Erdoğan istediğini elde etti ve memleketi tekrar seçime götürdü. Cumhuriyet tarihinde ilk defa bu kadar erken seçim yapılıyor. Anayasada anayasa hukukçularının bile unuttuğu seçim hükümeti maddesi ilk defa kullanılıyor.
Ülkenin başında bir fiili durum yaratmakla övünen ve bu fiili durumu kalıcı hale getirmeye çalışan biri var.
Partisinin başında ise hırsları kabiliyetlerine bir boy büyük, siyasi hükmü bitmiş, ancak bu kendisine henüz tebliğ edilmediği için hâlâ kendini başbakan zanneden biri var.
Neden yeniden seçimi zorluyor?
Dört partinin Meclis’e girmesi halinde AKP’nin tek başına iktidar olması için yüzde 44’ün üzerine çıkması gerekiyor. Yani hedef ya HDP’nin baraj altı kalması ve üç partili bir Meclis’te daha az oy oranıyla tek başına hükümet kurmak. Ya da AKP’nin oylarını artırması.
HDP şayet kapatılmazsa ya da henüz aklımıza gelmeyen bir oyun oynanmazsa baraj altı kalacağa benzemiyor.
Nereden gelecek AKP’yi tek başına iktidar yapacak oylar?
Baraj sebebiyle işlevsizleşen Saadet Partisi’nden, tekrar çıkan çatışmaya tepkili MHP’lilerden ve muhafazakâr Kürtlerden. Herhalde hesap bu olsa gerek.
Bu hesap tutar mı?
Pek tutacağa benzemiyor. Seçmen ekonomik kötüye gidişin, artan şiddetin ve hükümet kurulamamasının hesabını birinden soracak.
İktidarda hâlâ AKP olduğuna göre ekonomide kime hesap sorulacağı ortada.
Erdoğan asker cenazesinde bir elini tabuta dayayıp nutuk attı. Ama buna devam edemedi. Asker cenazelerinde ardı ardına gelen tepkiler Erdoğan’a ve hükümetine yöneliyor.
Koalisyon kurulamamasının baş sorumlusunun Erdoğan olduğu da milli bir sır değil.
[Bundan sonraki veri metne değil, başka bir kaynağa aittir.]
This is an optimization exercise on Yosys and OpenROAD, whose aim is small area, a short achievable clock period and few clock cycles, not a production implementation.
The RTL was checked by simulation tests, not by an equivalence proof against the original design.
No activity file was given, so power comes from the tool's default toggle rates.

red:
// mips_core
module mips_core #(
    parameter [31:0] RESET_PC = 32'h0000_0000
) (
    input  wire         clock,
    input  wire         reset,
    output logic [31:0] pc,
    input  wire  [31:0] inst,
    output logic        mem_read,
    output logic        mem_write,
    output logic [31:0] addr,
    output logic [31:0] din,
    input  wire  [31:0] dout
);
For scale: ~3900 cells after synthesis, about 1300 flip-flops, ~160 I/O pins, about 0.062 mm² of cells after synthesis.
==> flow/config.mk <==
export PLATFORM = sky130hd
export DESIGN_NAME = mips_core
export DESIGN_NICKNAME = mips_core
export VERILOG_FILES = /design/flow/design.v
export SDC_FILE = /design/flow/constraint.sdc
export NUM_CORES = 4
export LEC_CHECK = 0
export ABC_CLOCK_PERIOD_IN_PS = 3000
export CAP_MARGIN = 20
export CORE_MARGIN = 2
export CORE_UTILIZATION = 40
export PLACE_DENSITY = 0.55
export SETUP_SLACK_MARGIN = 4
export SLEW_MARGIN = 20
==> flow/constraint.sdc <==
create_clock -name core_clock -period 7.5 [get_ports {clock}]
set_input_delay 1.5000 -clock core_clock [delete_from_list [all_inputs] [get_ports {clock}]]
set_output_delay 1.5000 -clock core_clock [all_outputs]
set_load 0.01 [all_outputs]
standard.sh (not shown) runs the stock make flow with config.mk's settings and CLKGATE_MAP_FILE= SYNTH_SCRIPT=/design/flow/synth_recipe.tcl, a recipe that flattens the netlist after the stock synthesis.
==> flow/flow/run.sh <==
#!/bin/bash
# Own layout flow: the standard ORFS flow (standard.sh), all steps and the
# standard synthesis, with two changes passed as make variables:
#  - the port buffers start as buf_1 instead of the delay cell buffer_ports
#    picks (repair resizes them where timing needs it);
#  - CTS uses clkbuf_8 only and inserts no dummy loads.
# The make output goes to flow_make.log; each ORFS step logs under orfs/logs/.
set -euo pipefail
bash standard.sh \
  "BUFFER_PORTS_ARGS=-buffer_cell sky130_fd_sc_hd__buf_1" \
  "CTS_ARGS=-sink_clustering_enable -repair_clock_nets -dont_use_dummy_load -buf_list sky130_fd_sc_hd__clkbuf_8" \
  finish > flow_make.log 2>&1
Testbench counts of red, summed over its fixed seeds: cycles 176,560.
### red -> blue
- swapping 0.55 for 0.45 in PLACE_DENSITY
- swapping 40 for 30 in CORE_UTILIZATION
## What came out
- blue finished every step from synthesis to the final layout, and the layout passed the timing, DRC and antenna checks.
- Looking only at via count, and setting everything else aside, the lower value of red and blue goes to blue.
- Worst path arrival time was lower in the run labelled red.
- red ended up with x_rt[31]$_DFF_P_ as its worst setup path endpoint; blue ended up with i_reg_file.valid[15]$_DFFE_PP0P_.
- Going from red to blue, met3 layer wire length in the routed design went down by 30%; final instance area +1.3%; met2 routing resource usage after global routing lost 6.0 points; largest fanout of any net on the critical path rose by 1.
- In blue, the final wirelength came out about 6.6% above the value in red.
- For final non-filler cell total, dividing the value from red by the value from blue gives 0.906.
- Between blue and red, it is blue whose sum of internal, switching and leakage power is higher, by 0.38 mW.
### blue -> green
- PLACE_DENSITY: 0.45 -> 0.5
- SETUP_SLACK_MARGIN: 4 -> 4.3
- CORE_UTILIZATION: 30 -> 35
## What came out
- Delta (green minus blue): total routed wirelength lower, logic gate share of total power rose by 2.6 points, post-route standard cell area excluding fillers has increased, layout cell share with drive strength beyond 1 went up by 5.2 points.
- Comparing blue and green, the higher fraction of standard cell area in multi-input logic was measured on green.
- Row number of buffers outside the clock class in the layout: green higher / blue lower
- green vs blue — total power climbed by a few percent
- green vs. blue: met2 capacity usage during global routing went up by 2.7 points, utilization now larger.
Changes in orange relative to green:
- swapping 4.3 for 4 in SETUP_SLACK_MARGIN
[summary]
Post-detailed-routing wire length ends up lower on orange.
Measured slew at the worst slew-check pin in orange is 0.013 ns higher than in green
Portion of total power attributed to the clock network in orange is 1.0 points higher than in green
In orange the worst-case vdd ir drop turned out 17% lower than in green.
green tops out at a higher clock frequency than orange.

========
## run A
The RTL this note starts from:
==> flow/design.v <==
`timescale 1ns/1ps
`default_nettype none
module reg_file (
    input  wire        clock,
    input  wire        reset,
    input  wire [4:0]  rd_addr_a,
    input  wire [4:0]  rd_addr_b,
    input  wire        wr_en,
    input  wire [4:0]  wr_addr,
    input  wire [31:0] wr_data,
    output logic [31:0] rd_data_a,
    output logic [31:0] rd_data_b
);
    logic [31:0] regs [1:31];
    logic [31:1] valid;
    always_ff @(posedge clock or posedge reset) begin
        if (reset) begin
            valid <= '0;
        end else if (wr_en && wr_addr != 5'd0) begin
            valid[wr_addr] <= 1'b1;
        end
    end
    always_ff @(posedge clock) begin
        if (wr_en && wr_addr != 5'd0) begin
            regs[wr_addr] <= wr_data;
        end
    end
    logic [31:1] sel_a;
    logic [31:1] sel_b;
    always_comb begin
        rd_data_a = 32'd0;
        rd_data_b = 32'd0;
        for (int i = 1; i < 32; i++) begin
            sel_a[i]  = (rd_addr_a == 5'(i)) && valid[i];
            sel_b[i]  = (rd_addr_b == 5'(i)) && valid[i];
            rd_data_a = rd_data_a | (regs[i] & {32{sel_a[i]}});
            rd_data_b = rd_data_b | (regs[i] & {32{sel_b[i]}});
        end
    end
endmodule
`default_nettype wire
`timescale 1ns/1ps
`default_nettype none
module mips_core #(
    parameter [31:0] RESET_PC = 32'h0000_0000
) (
    input  wire         clock,
    input  wire         reset,
    output logic [31:0] pc,
    input  wire  [31:0] inst,
    output logic        mem_read,
    output logic        mem_write,
    output logic [31:0] addr,
    output logic [31:0] din,
    input  wire  [31:0] dout
);
    logic [31:2] pc_q;
    logic [5:0]  opcode;
    logic [5:0]  funct;
    logic [4:0]  rs;
    logic [4:0]  rt;
    logic [4:0]  rd;
    logic [31:0] imm_ext;
    assign opcode  = inst[31:26];
    assign rs      = inst[25:21];
    assign rt      = inst[20:16];
    assign rd      = inst[15:11];
    assign funct   = inst[5:0];
    assign imm_ext = {{16{inst[15]}}, inst[15:0]};
    logic is_rtype, is_add, is_sub, is_and, is_or, is_slt;
    logic is_addi, is_lw, is_sw, is_beq;
    logic d_reg_write;
    logic [4:0] d_dest;
    logic d_use_imm;
    logic d_sub;
    assign is_rtype = (opcode == 6'h00);
    assign is_add   = is_rtype && (funct == 6'h20);
    assign is_sub   = is_rtype && (funct == 6'h22);
    assign is_and   = is_rtype && (funct == 6'h24);
    assign is_or    = is_rtype && (funct == 6'h25);
    assign is_slt   = is_rtype && (funct == 6'h2a);
    assign is_addi  = (opcode == 6'h08);
    assign is_lw    = (opcode == 6'h23);
    assign is_sw    = (opcode == 6'h2b);
    assign is_beq   = (opcode == 6'h04);
    assign d_dest      = is_rtype ? rd : rt;
    assign d_reg_write = (is_add || is_sub || is_and || is_or || is_slt || is_addi || is_lw)
                      && (d_dest != 5'd0);
    assign d_use_imm   = is_addi || is_lw || is_sw;
    assign d_sub       = is_sub || is_slt;
    logic        x_valid;       
    logic        x_reg_write;
    logic        x_lw;
    logic        x_sw;
    logic        x_beq;
    logic        x_pred;        
    logic [4:0]  x_dest;
    logic        x_sub;         
    logic        x_use_imm;     
    logic [1:0]  x_sel;         
    logic [31:0] x_a;
    logic [31:0] x_rt;          
    logic [15:0] x_imm;
    logic [31:2] x_alt_pc;      
    logic [31:0] alu;           
    logic        m_reg_write;
    logic        m_lw;
    logic        m_sw;
    logic [4:0]  m_dest;
    logic [31:0] m_res;
    logic [31:0] m_sd;
    logic [31:0] m_result;      
    assign m_result = m_lw ? dout : m_res;
    logic [31:0] rf_a;
    logic [31:0] rf_b;
    reg_file i_reg_file (
        .clock     (clock),
        .reset     (reset),
        .rd_addr_a (rs),
        .rd_addr_b (rt),
        .wr_en     (m_reg_write),
        .wr_addr   (m_dest),
        .wr_data   (m_result),
        .rd_data_a (rf_a),
        .rd_data_b (rf_b)
    );
    logic        x_wr_live;
    logic        fwd_x_a;
    logic        fwd_x_b;
    logic [31:0] rs_val;
    logic [31:0] rt_val;
    assign x_wr_live = x_valid && x_reg_write;
    assign fwd_x_a   = x_wr_live && x_dest == rs;
    assign fwd_x_b   = x_wr_live && x_dest == rt;
    assign rs_val = fwd_x_a ? alu
                  : (m_reg_write && m_dest == rs) ? m_result : rf_a;
    assign rt_val = fwd_x_b ? alu
                  : (m_reg_write && m_dest == rt) ? m_result : rf_b;
    logic stall;
    assign stall = x_valid && x_lw && x_reg_write && (x_dest == rs || x_dest == rt);
    logic        pred;
    logic [31:2] pc_plus_4;
    logic [31:2] target;
    logic        mispredict;
    assign pred      = is_beq && inst[15] && !stall;
    assign pc_plus_4 = pc_q + 30'd1;
    assign target    = pc_plus_4 + imm_ext[29:0];
    always_ff @(posedge clock or posedge reset) begin
        if (reset) begin
            pc_q <= RESET_PC[31:2];
        end else if (mispredict) begin
            pc_q <= x_alt_pc;
        end else if (!stall) begin
            pc_q <= pred ? target : pc_plus_4;
        end
    end
    assign pc = {pc_q, 2'b00};
    always_ff @(posedge clock or posedge reset) begin
        if (reset) begin
            x_valid <= 1'b0;
        end else begin
            x_valid <= !mispredict && !stall;
        end
    end
    always_ff @(posedge clock) begin
        x_reg_write <= d_reg_write;
        x_lw        <= is_lw;
        x_sw        <= is_sw;
        x_beq       <= is_beq;
        x_pred      <= pred;
        x_dest      <= d_dest;
        x_sub       <= d_sub;
        x_sel       <= is_and ? 2'd1 : is_or ? 2'd2 : is_slt ? 2'd3 : 2'd0;
        x_a         <= rs_val;
        x_use_imm   <= d_use_imm;
        x_rt        <= rt_val;
        x_imm       <= inst[15:0];
        x_alt_pc    <= pred ? pc_plus_4 : target;
    end
    logic [31:0] x_b;           
    logic [31:0] sum;
    logic        lt;
    assign x_b = x_use_imm ? {{16{x_imm[15]}}, x_imm} : (x_rt ^ {32{x_sub}});
    assign sum = x_a + x_b + {31'd0, x_sub};
    assign lt  = (x_a[31] == x_b[31]) ? x_a[31] : sum[31];
    always_comb begin
        case (x_sel)
            2'd1:    alu = x_a & x_b;
            2'd2:    alu = x_a | x_b;
            2'd3:    alu = {31'd0, lt};
            default: alu = sum;
        endcase
    end
    assign mispredict = x_valid && x_beq && ((x_a == x_rt) != x_pred);
    always_ff @(posedge clock or posedge reset) begin
        if (reset) begin
            m_reg_write <= 1'b0;
            m_lw        <= 1'b0;
            m_sw        <= 1'b0;
        end else begin
            m_reg_write <= x_valid && x_reg_write;
            m_lw        <= x_valid && x_lw;
            m_sw        <= x_valid && x_sw;
        end
    end
    always_ff @(posedge clock) begin
        m_dest <= x_dest;
        m_res  <= alu;
        m_sd   <= x_rt;
    end
    assign mem_read  = m_lw;
    assign mem_write = m_sw;
    assign addr      = m_res;
    assign din       = m_sd;
endmodule
`default_nettype wire
Settings: LEC_CHECK=0, ABC_CLOCK_PERIOD_IN_PS=2000, CAP_MARGIN=20, CORE_MARGIN=2, CORE_UTILIZATION=30, PLACE_DENSITY=0.45, SETUP_SLACK_MARGIN=4, SLEW_MARGIN=20; clock period 7.5 ns.
Scripts as last shown in full above: flow/flow/run.sh
The flow did not stop early for run A: all stages ran, and the layout cleared the timing, DRC and antenna checks.
Testbench counts of run A, summed over its fixed seeds: cycles 176,560.
## Diff of input files: run B against run A
Settings: PLACE_DENSITY now 0.5, was 0.45; ABC_CLOCK_PERIOD_IN_PS now 3000, was 2000; CORE_UTILIZATION now 35, was 30.
### Flow results
- Cmp run B and run A / cell count / higher: run A
- Lower clock skew goes to run A over run B.
- Going from run A to run B, sequential share of layout area stayed essentially flat; final area did not really move; initial cell density of the core picked up an extra 5.1 points; clock network latency to the later pin of the worst-skew pair now larger.
- Compared with run A, run B shows a routed metal-1 wirelength that is about 8% lower.
- Longest individual stage delay on the worst path was lower in run B than in run A.
- Relative to run A, post-route fraction of the period consumed by the critical path increased by 1.2 points in run B.
What run C does differently from run B at the input level:
Settings: PLACE_DENSITY: 0.5 -> 0.35; CORE_UTILIZATION: 35 -> 22.
-- flow/flow/run.sh --
<<< run B, line 4
#  - the port buffers start as buf_1 instead of the delay cell buffer_ports
#    picks (repair resizes them where timing needs it);
>>> run C, line 4
#  - the port buffers are buf_4 instead of the delay cell buffer_ports picks;
<<< run B, line 10
  "BUFFER_PORTS_ARGS=-buffer_cell sky130_fd_sc_hd__buf_1" \
>>> run C, line 9
  "BUFFER_PORTS_ARGS=-buffer_cell sky130_fd_sc_hd__buf_4" \
Per the comparison of run C with run B, clock network power share higher; count of standard-cell rows higher; critical path depth lower.
Summary of the comparison: minimum clock period is lower in run C, relative to run B.
Utilization run B -> run C: down
Run C vs run B: final area up by a few percent
Max final total power across run C and run B: run C
Compared with run B, run C shows a worst relative slew slack that is 0.88 points lower.
Taking run C as 1.0, run B lands at 0.926 on number of buffers created by CTS.
Diff run C and run B: post-synthesis to final-layout area growth higher in run C

## separate check: timing with driven ports
The flow's constraints put no driver on any port. The routed layouts listed below were extracted and timed again, unchanged, in two steps. Step 1: set_driving_cell puts a clkbuf_16 on clock and a buf_2 on each other input, an assumption about the parent block. Step 2 times the ports against the registers' clock, not the clock port: input delays grow and output delays shrink by t, the midpoint of the rising clock arrivals with the driver on. a / b / c = ideal ports / drivers / drivers and shift; a / b = the first two.
| run | t (ns) | setup WS [ns] | worst hold slack (ns) | latest minus earliest clock arrival (ns) | pins driven straight from the clock port |
|---|---|---|---|---|---|
| red | 0.974 | 3.949 / 3.949 / 3.012 | 0.375 / 0.375 / 0.375 | 0.097 / 0.097 | 1 |
| blue | 0.996 | 3.927 / 3.927 / 3.021 | 0.378 / 0.378 / 0.378 | 0.110 / 0.110 | 1 |
| green | 0.998 | 3.973 / 3.973 / 3.110 | 0.380 / 0.380 / 0.380 | 0.112 / 0.112 | 1 |
| orange | 1.011 | 3.948 / 3.948 / 3.022 | 0.389 / 0.389 / 0.389 | 0.158 / 0.158 | 1 |
| run A | 1.016 | 3.695 / 3.757 / 2.741 | 0.389 / 0.389 / 0.389 | 0.100 / 0.100 | 1 |
| run B | 1.044 | 3.608 / 3.655 / 2.611 | 0.396 / 0.396 / 0.396 | 0.177 / 0.178 | 1 |
| run C | 1.052 | 3.713 / 3.756 / 2.704 | 0.396 / 0.396 / 0.396 | 0.123 / 0.124 | 1 |
After both steps every run listed still meets setup and hold. For run C, which loses most, drivers alone change the setup slack by +0.043 ns; drivers and shift together by -1.009 ns.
Bütün bu faktörler sebebiyle bırakalım AKP’nin oylarını artırmasını, oylarının düşmesi daha akla yatkın.
Başkanlık için gereken milletvekilini bulması mümkün değil, tek başına iktidar olması da gayet güç gözükmekte.
Öyleyse neden tekrar seçim olsun isteniyor?
Şansını son bir defa zorlamak için mi? İktidar yanlısı anketler bile yüzüne gülmezken böyle bir zorlama akıl kârı mı?
Seçimden sonra memleketi hükümetsiz bırakan, koalisyon kurmaya yanaşmayan AKP ve MHP. Bu iki parti kasım ayında hangi sebeple oylarının artacağını bekliyor?
Acaba kestirmeden bir çözümle üç partili bir Meclis mi hedeflenmekte? Yani HDP’nin hukuken ya da fiilen, şu ya da bu şekilde Meclis’e girmesi mi engellenecek?
Bir yandan iktidar ve MHP öte yandan da PKK, HDP’yi sıkıştırmakta. Demirtaş’ın “amasız silah bırakma” çağrısına PKK cenahından gelen yanıt bu sıkıştırmanın boyutunu da gösteriyor.
Üç partili bir Meclis Erdoğan’ın yaratmaya çalıştığı fiili durumu bir hakikate çevirir. Aynı zamanda da Meclis’te temsil edilmeyen Kürt siyasi hareketinin giderek memleketten kopmasının yolu açılır.
Bu seçim çok tuhaf bir seçim. Bu seçim çok garip bir seçim.
Bu seçim demokrasinin sırat köprüsü. Herkesin adımlarına azami dikkat etmesi gereken bir köprü.  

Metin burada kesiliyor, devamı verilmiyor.